Work instruction: Extract every line from the records below that contains the word "software".

Dataset entries:
### config.mk
export PLATFORM = sky130hd
export DESIGN_NAME = pm_status_upper
export DESIGN_NICKNAME = d
export VERILOG_FILES = /design/src/logic/pm_status_pkg.sv /design/src/logic/pm_status_upper.sv
export SDC_FILE = /design/constraint.sdc
export NUM_CORES = 1
export LEC_CHECK = 0
export ABC_AREA = 1
export CELL_PAD_IN_SITES_DETAIL_PLACEMENT = 0
export CELL_PAD_IN_SITES_GLOBAL_PLACEMENT = 1
export CORE_AREA = 2 2 92 94
export DETAILED_ROUTE_END_ITERATION = 10
export DIE_AREA = 0 0 94 96
export DONT_BUFFER_PORTS = 1
export GPL_ROUTABILITY_DRIVEN = 0
export PLACE_DENSITY = 0.77
export SYNTH_ARGS = -nofsm -noshare
export SYNTH_HDL_FRONTEND = slang
export SYNTH_SLANG_ARGS = --single-unit
### constraint.sdc
create_clock -name clk_sys -period 3.1 [get_ports clk_sys]
set_clock_uncertainty 0.2 [all_clocks]
set_input_delay 0.62 -clock clk_sys [delete_from_list [all_inputs] [get_ports clk_sys]]
set_output_delay 0.62 -clock clk_sys [all_outputs]
set_load 0.05 [all_outputs]
### src/logic/pm_status_pkg.sv
// constants for the upper power-management event status byte
package pm_status_pkg;
  localparam int ADDR_W = 4;
  localparam int DATA_W = 8;
  // register offsets
  localparam logic [3:0] OFF_STATUS_UPPER = 4'h1;
  localparam logic [3:0] OFF_CONFIG = 4'h4;
  localparam logic [3:0] OFF_IRQ_STATUS = 4'h5;
  localparam logic [3:0] OFF_IRQ_CLEAR = 4'h6;
  localparam logic [3:0] OFF_IRQ_ENABLE = 4'h7;
  localparam logic [3:0] OFF_GPE_TWO = 4'h8;
  localparam logic [3:0] OFF_GPE_THREE = 4'h9;
  // status upper fields
  localparam int BIT_WAKE = 7;
  localparam int BIT_IGNORED = 3;
  localparam int BIT_ALARM = 2;
  localparam int BIT_SLEEP = 1;
  localparam int BIT_POWER = 0;
  // power config fields
  localparam int CFG_ALARM_PERMIT = 0;
  localparam int CFG_SLEEP_PERMIT = 1;
  localparam int CFG_POWER_PERMIT = 2;
  localparam int CFG_LEGACY = 3;
  localparam logic [7:0] CFG_RESET = 8'h00;
  // general-purpose status field positions
  localparam int GPE_SLEEP_BIT = 0;
  localparam int GPE_POWER_BIT = 1;
  localparam int GPE_ALARM_BIT = 0;
  // interrupt status fields, one per flag
  localparam int IRQ_W = 4;
  localparam logic [7:0] STATUS_RESET = 8'h00;
  // debounce time
  localparam int DEBOUNCE_US = 16;
  localparam int CLK_MHZ = 10;
  localparam int DEBOUNCE_CYC = DEBOUNCE_US * CLK_MHZ;
endpackage

### src/logic/pm_status_upper.sv
// upper power-management event status byte with debounced buttons and interrupt
//
// Our own choice: the address-and-strobe port.
`timescale 1ns/1ps
// How it works
// - each flag is set while its source is high and stays set until software writes one to it.
// - the wake flag (bit 7) is set only by an enabled event while the system sleeps.
// - writing one to the wake flag in the working state clears it, writing zero does nothing.
// - in a sleep state with an enabled event still active, writing one leaves the wake flag set.
// - writes to bit 3 are discarded and its read value is not to be relied on (reads zero here).
// - the alarm flag (bit 2) is set when the clock alarm becomes active.
// - writing one to the alarm flag clears it and the alarm bit of general-purpose status three.
// - the alarm flag is held at zero while the alarm event permit bit is zero.
// - the sleep-button flag (bit 1) is set on a debounced sleep-button press.
// - writing one to the sleep-button flag clears it and its bit of general-purpose status two.
// - the sleep-button flag is held at zero while the sleep-button event permit bit is zero.
// - the power-button flag (bit 0) is set on a debounced power-button press.
// - writing one to the power-button flag clears it and its bit of general-purpose status two.
// - the power-button flag is held at zero while the power-button event permit bit is zero.
// - in legacy button mode a press that turns off main power clears the power-button flag.
// - all flags, reserved bits 6 to 4 included, reset to zero.
module pm_status_upper #(
  parameter int DEBOUNCE_CYCLES = pm_status_pkg::DEBOUNCE_CYC
) (
  input wire logic clk_sys,
  input wire logic rst_b,
  input wire logic [3:0] addr,
  input wire logic [7:0] wdata,
  input wire logic wr_stb,
  input wire logic rd_stb,
  output logic [7:0] rdata,
  input wire logic sleep_state,
  input wire logic wake_event_active,
  input wire logic alarm_active,
  input wire logic sleep_button_input,
  input wire logic power_button_input,
  input wire logic main_power_off,
  output logic irq
);
  // the debounce counter is 16 bits wide, so refuse windows it cannot count
  generate
    if (DEBOUNCE_CYCLES < 1 || DEBOUNCE_CYCLES > 65535)
    begin : gen_bad_debounce
      $error("debounce count out of range");
    end
  endgenerate

  // reset release through two flops
  // assert is immediate, release waits two edges so every flop leaves reset on the same edge
  logic rst_s1_reg;
  logic rst_sync_b;
  always_ff @(posedge clk_sys or negedge rst_b)
  begin
    if (!rst_b)
    begin
      rst_s1_reg <= 1'b0;
      rst_sync_b <= 1'b0;
    end
    else
    begin
      rst_s1_reg <= 1'b1;
      rst_sync_b <= rst_s1_reg;
    end
  end

  // pin inputs: two flops, first one read by nobody else
  localparam int NPIN = 6;
  logic [NPIN-1:0] pin_raw;
  logic [NPIN-1:0] pin_s1_reg;
  logic [NPIN-1:0] pin_reg;
  assign pin_raw = {main_power_off, power_button_input, sleep_button_input,
                    alarm_active, wake_event_active, sleep_state};
  always_ff @(posedge clk_sys or negedge rst_sync_b)
  begin
    if (!rst_sync_b)
    begin
      pin_s1_reg <= '0;
      pin_reg <= '0;
    end
    else
    begin
      pin_s1_reg <= pin_raw;
      pin_reg <= pin_s1_reg;
    end
  end
  logic sleeping;
  logic wake_src;
  logic alarm_src;
  logic power_off;
  assign sleeping = pin_reg[0];
  assign wake_src = pin_reg[1];
  assign alarm_src = pin_reg[2];
  assign power_off = pin_reg[5];

  // button debounce: a level counts only after it held stable for the whole window
  logic [1:0] btn_raw;
  wire logic [1:0] btn_db;
  assign btn_raw = pin_reg[4:3];
  genvar g;
  generate
    for (g = 0; g < 2; g++)
    begin : gen_db
      logic [15:0] cnt_reg;
      logic db_reg;
      // each button keeps its own flop so no bit of a shared vector has two writers
      always_ff @(posedge clk_sys or negedge rst_sync_b)
      begin
        if (!rst_sync_b)
        begin
          cnt_reg <= 16'h0000;
          db_reg <= 1'b0;
        end
        else if (btn_raw[g] == db_reg)
          cnt_reg <= 16'h0000;
        else if (cnt_reg == 16'(DEBOUNCE_CYCLES - 1))
        begin
          cnt_reg <= 16'h0000;
          db_reg <= btn_raw[g];
        end
        else
          cnt_reg <= cnt_reg + 16'h0001;
      end
      assign btn_db[g] = db_reg;
    end
  endgenerate
  logic sleep_btn;
  logic power_btn;
  logic power_btn_q_reg;
  assign sleep_btn = btn_db[0];
  assign power_btn = btn_db[1];
  // delayed copy marks the press edge for the set check
  always_ff @(posedge clk_sys or negedge rst_sync_b)
  begin
    if (!rst_sync_b)
      power_btn_q_reg <= 1'b0;
    else
      power_btn_q_reg <= power_btn;
  end

  // decode
  logic wr_status;
  logic wr_cfg;
  logic wr_gpe2;
  logic wr_gpe3;
  assign wr_status = wr_stb && addr == pm_status_pkg::OFF_STATUS_UPPER;
  assign wr_cfg = wr_stb && addr == pm_status_pkg::OFF_CONFIG;
  assign wr_gpe2 = wr_stb && addr == pm_status_pkg::OFF_GPE_TWO;
  assign wr_gpe3 = wr_stb && addr == pm_status_pkg::OFF_GPE_THREE;
  logic wr_irq_clr;
  logic wr_irq_en;
  assign wr_irq_clr = wr_stb && addr == pm_status_pkg::OFF_IRQ_CLEAR;
  assign wr_irq_en = wr_stb && addr == pm_status_pkg::OFF_IRQ_ENABLE;

  // power configuration: event permits and legacy mode
  logic [7:0] power_config_reg;
  always_ff @(posedge clk_sys or negedge rst_sync_b)
  begin
    if (!rst_sync_b)
      power_config_reg <= pm_status_pkg::CFG_RESET;
    else if (wr_cfg)
      power_config_reg <= wdata;
  end
  logic alarm_event_permit;
  logic sleep_button_event_permit;
  logic power_button_event_permit;
  logic legacy_button_mode;
  assign alarm_event_permit = power_config_reg[pm_status_pkg::CFG_ALARM_PERMIT];
  assign sleep_button_event_permit = power_config_reg[pm_status_pkg::CFG_SLEEP_PERMIT];
  assign power_button_event_permit = power_config_reg[pm_status_pkg::CFG_POWER_PERMIT];
  assign legacy_button_mode = power_config_reg[pm_status_pkg::CFG_LEGACY];

  // clear strobes: one from status write, alarm and button ones also honoured from gpe writes (mirrored)
  logic clr_wake;
  logic clr_alarm;
  logic clr_sleep;
  logic clr_power;
  logic legacy_off;
  assign clr_wake = wr_status && wdata[pm_status_pkg::BIT_WAKE] && !(sleeping && wake_src);
  assign clr_alarm = (wr_status && wdata[pm_status_pkg::BIT_ALARM])
                     || (wr_gpe3 && wdata[pm_status_pkg::GPE_ALARM_BIT]);
  assign clr_sleep = (wr_status && wdata[pm_status_pkg::BIT_SLEEP])
                     || (wr_gpe2 && wdata[pm_status_pkg::GPE_SLEEP_BIT]);
  assign clr_power = (wr_status && wdata[pm_status_pkg::BIT_POWER])
                     || (wr_gpe2 && wdata[pm_status_pkg::GPE_POWER_BIT]);
  assign legacy_off = legacy_button_mode && power_btn && power_off;

  // sticky flags; set wins over a software clear
  logic wake_event_flag;
  logic alarm_event_flag;
  logic sleep_button_flag;
  logic power_button_flag;
  always_ff @(posedge clk_sys or negedge rst_sync_b)
  begin
    if (!rst_sync_b)
      wake_event_flag <= 1'b0;
    else if (sleeping && wake_src)
      wake_event_flag <= 1'b1;
    else if (clr_wake)
      wake_event_flag <= 1'b0;
  end
  always_ff @(posedge clk_sys or negedge rst_sync_b)
  begin
    if (!rst_sync_b)
      alarm_event_flag <= 1'b0;
    else if (!alarm_event_permit)
      alarm_event_flag <= 1'b0;
    else if (alarm_src)
      alarm_event_flag <= 1'b1;
    else if (clr_alarm)
      alarm_event_flag <= 1'b0;
  end
  always_ff @(posedge clk_sys or negedge rst_sync_b)
  begin
    if (!rst_sync_b)
      sleep_button_flag <= 1'b0;
    else if (!sleep_button_event_permit)
      sleep_button_flag <= 1'b0;
    else if (sleep_btn)
      sleep_button_flag <= 1'b1;
    else if (clr_sleep)
      sleep_button_flag <= 1'b0;
  end
  // legacy shutoff beats a held button, otherwise the flag would never drop
  always_ff @(posedge clk_sys or negedge rst_sync_b)
  begin
    if (!rst_sync_b)
      power_button_flag <= 1'b0;
    else if (!power_button_event_permit)
      power_button_flag <= 1'b0;
    else if (legacy_off)
      power_button_flag <= 1'b0;
    else if (power_btn)
      power_button_flag <= 1'b1;
    else if (clr_power)
      power_button_flag <= 1'b0;
  end

  // general-purpose mirror bits, cleared by the same writes as the main flags; a withdrawn permit leaves them set
  // legacy shutoff leaves the mirror alone: that clear is only defined for the status byte
  logic gpe_alarm_flag;
  logic gpe_sleep_button_flag;
  logic gpe_power_button_flag;
  always_ff @(posedge clk_sys or negedge rst_sync_b)
  begin
    if (!rst_sync_b)
    begin
      gpe_alarm_flag <= 1'b0;
      gpe_sleep_button_flag <= 1'b0;
      gpe_power_button_flag <= 1'b0;
    end
    else
    begin
      if (alarm_src && alarm_event_permit)
        gpe_alarm_flag <= 1'b1;
      else if (clr_alarm)
        gpe_alarm_flag <= 1'b0;
      if (sleep_btn && sleep_button_event_permit)
        gpe_sleep_button_flag <= 1'b1;
      else if (clr_sleep)
        gpe_sleep_button_flag <= 1'b0;
      if (power_btn && power_button_event_permit)
        gpe_power_button_flag <= 1'b1;
      else if (clr_power)
        gpe_power_button_flag <= 1'b0;
    end
  end

  // interrupt block: sticky on flag rise, write-one clear, enable mask
  logic [3:0] flags;
  logic [3:0] flags_q_reg;
  logic [3:0] irq_status_reg;
  logic [3:0] irq_enable_reg;
  assign flags = {wake_event_flag, alarm_event_flag, sleep_button_flag, power_button_flag};
  always_ff @(posedge clk_sys or negedge rst_sync_b)
  begin
    if (!rst_sync_b)
    begin
      flags_q_reg <= 4'h0;
      irq_status_reg <= 4'h0;
      irq_enable_reg <= 4'h0;
    end
    else
    begin
      flags_q_reg <= flags;
      // set wins over clear
      irq_status_reg <= (irq_status_reg & ~(wr_irq_clr ? wdata[3:0] : 4'h0))
                        | (flags & ~flags_q_reg);
      if (wr_irq_en)
        irq_enable_reg <= wdata[3:0];
    end
  end
  assign irq = |(irq_status_reg & irq_enable_reg);

  // read mux; bit 3 and reserved bits read zero
  // rdata falls back to zero after one cycle so stale data never looks like a fresh answer
  logic [7:0] status_view;
  assign status_view = {wake_event_flag, 3'h0, 1'b0, alarm_event_flag, sleep_button_flag,
                        power_button_flag};
  always_ff @(posedge clk_sys or negedge rst_sync_b)
  begin
    if (!rst_sync_b)
      rdata <= 8'h00;
    else if (!rd_stb)
      rdata <= 8'h00;
    else
    begin
      case (addr)
        pm_status_pkg::OFF_STATUS_UPPER: rdata <= status_view;
        pm_status_pkg::OFF_CONFIG: rdata <= power_config_reg;
        pm_status_pkg::OFF_IRQ_STATUS: rdata <= {4'h0, irq_status_reg};
        pm_status_pkg::OFF_IRQ_ENABLE: rdata <= {4'h0, irq_enable_reg};
        pm_status_pkg::OFF_GPE_TWO: rdata <= {6'h00, gpe_power_button_flag, gpe_sleep_button_flag};
        pm_status_pkg::OFF_GPE_THREE: rdata <= {7'h00, gpe_alarm_flag};
        default: rdata <= 8'h00;
      endcase
    end
  end

  // assertions
  // wake flag: set only asleep, cleared by a one while working, held while an event stays
  wake_only_sleep_a: assert property (@(posedge clk_sys) disable iff (!rst_sync_b)
    $rose(wake_event_flag) |-> $past(sleeping && wake_src))
    else $error("wake flag set outside sleep");
  wake_clear_a: assert property (@(posedge clk_sys) disable iff (!rst_sync_b)
    (wr_status && wdata[pm_status_pkg::BIT_WAKE] && !sleeping && !wake_src) |=> !wake_event_flag)
    else $error("wake clear failed");
  wake_hold_a: assert property (@(posedge clk_sys) disable iff (!rst_sync_b)
    (sleeping && wake_src) |=> wake_event_flag)
    else $error("wake flag not held");
  wake_zero_a: assert property (@(posedge clk_sys) disable iff (!rst_sync_b)
    (wake_event_flag && !(wr_status && wdata[pm_status_pkg::BIT_WAKE])) |=> wake_event_flag)
    else $error("wake flag lost without a write of one");
  // permits: a withdrawn permit pins its flag low whatever the source does
  alarm_permit_a: assert property (@(posedge clk_sys) disable iff (!rst_sync_b)
    !alarm_event_permit |=> !alarm_event_flag)
    else $error("alarm flag not forced low");
  sleep_permit_a: assert property (@(posedge clk_sys) disable iff (!rst_sync_b)
    !sleep_button_event_permit |=> !sleep_button_flag)
    else $error("sleep flag not forced low");
  power_permit_a: assert property (@(posedge clk_sys) disable iff (!rst_sync_b)
    !power_button_event_permit |=> !power_button_flag)
    else $error("power flag not forced low");
  // set paths: a live source with its permit shows one edge later, the power flag only outside legacy shutoff
  alarm_set_a: assert property (@(posedge clk_sys) disable iff (!rst_sync_b)
    (alarm_src && alarm_event_permit) |=> (alarm_event_flag && gpe_alarm_flag))
    else $error("alarm flag not set");
  sleep_set_a: assert property (@(posedge clk_sys) disable iff (!rst_sync_b)
    (sleep_btn && sleep_button_event_permit) |=> (sleep_button_flag && gpe_sleep_button_flag))
    else $error("sleep flag not set");
  power_set_a: assert property (@(posedge clk_sys) disable iff (!rst_sync_b)
    (power_btn && !power_btn_q_reg && power_button_event_permit && !legacy_off) |=> power_button_flag)
    else $error("power flag not set");
  // clears: one write drops the flag and its general-purpose mirror together, legacy shutoff only the power flag; alarm flag holds without a clear
  alarm_mirror_a: assert property (@(posedge clk_sys) disable iff (!rst_sync_b)
    (clr_alarm && !alarm_src) |=> (!alarm_event_flag && !gpe_alarm_flag))
    else $error("alarm clear");
  sleep_mirror_a: assert property (@(posedge clk_sys) disable iff (!rst_sync_b)
    (clr_sleep && !sleep_btn) |=> (!sleep_button_flag && !gpe_sleep_button_flag))
    else $error("sleep clear");
  power_mirror_a: assert property (@(posedge clk_sys) disable iff (!rst_sync_b)
    (clr_power && !power_btn) |=> (!power_button_flag && !gpe_power_button_flag))
    else $error("power clear");
  sticky_alarm_a: assert property (@(posedge clk_sys) disable iff (!rst_sync_b)
    (alarm_event_flag && alarm_event_permit && !clr_alarm) |=> alarm_event_flag)
    else $error("alarm lost");
  legacy_clear_a: assert property (@(posedge clk_sys) disable iff (!rst_sync_b)
    legacy_off |=> !power_button_flag)
    else $error("legacy clear failed");
  // read side and interrupt level
  bit3_read_a: assert property (@(posedge clk_sys) disable iff (!rst_sync_b)
    (rd_stb && addr == pm_status_pkg::OFF_STATUS_UPPER) |=> rdata[6:3] == 4'h0)
    else $error("reserved bits");
  rdata_idle_a: assert property (@(posedge clk_sys) disable iff (!rst_sync_b)
    !rd_stb |=> (rdata == 8'h00))
    else $error("read data outside its cycle");
  irq_level_a: assert property (@(posedge clk_sys) disable iff (!rst_sync_b)
    ($rose(sleep_button_flag) ##0 (irq_enable_reg[1] && !wr_irq_en)) |=> irq)
    else $error("irq missing");
  wake_cov: cover property (@(posedge clk_sys) disable iff (!rst_sync_b) $rose(wake_event_flag));
  sleep_cov: cover property (@(posedge clk_sys) disable iff (!rst_sync_b) $rose(sleep_button_flag));
  power_cov: cover property (@(posedge clk_sys) disable iff (!rst_sync_b) $rose(power_button_flag));
  legacy_cov: cover property (@(posedge clk_sys) disable iff (!rst_sync_b) legacy_off && power_button_flag);
  irq_cov: cover property (@(posedge clk_sys) disable iff (!rst_sync_b) $rose(irq));
endmodule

Response area:
// - each flag is set while its source is high and stays set until software writes one to it.
  // sticky flags; set wins over a software clear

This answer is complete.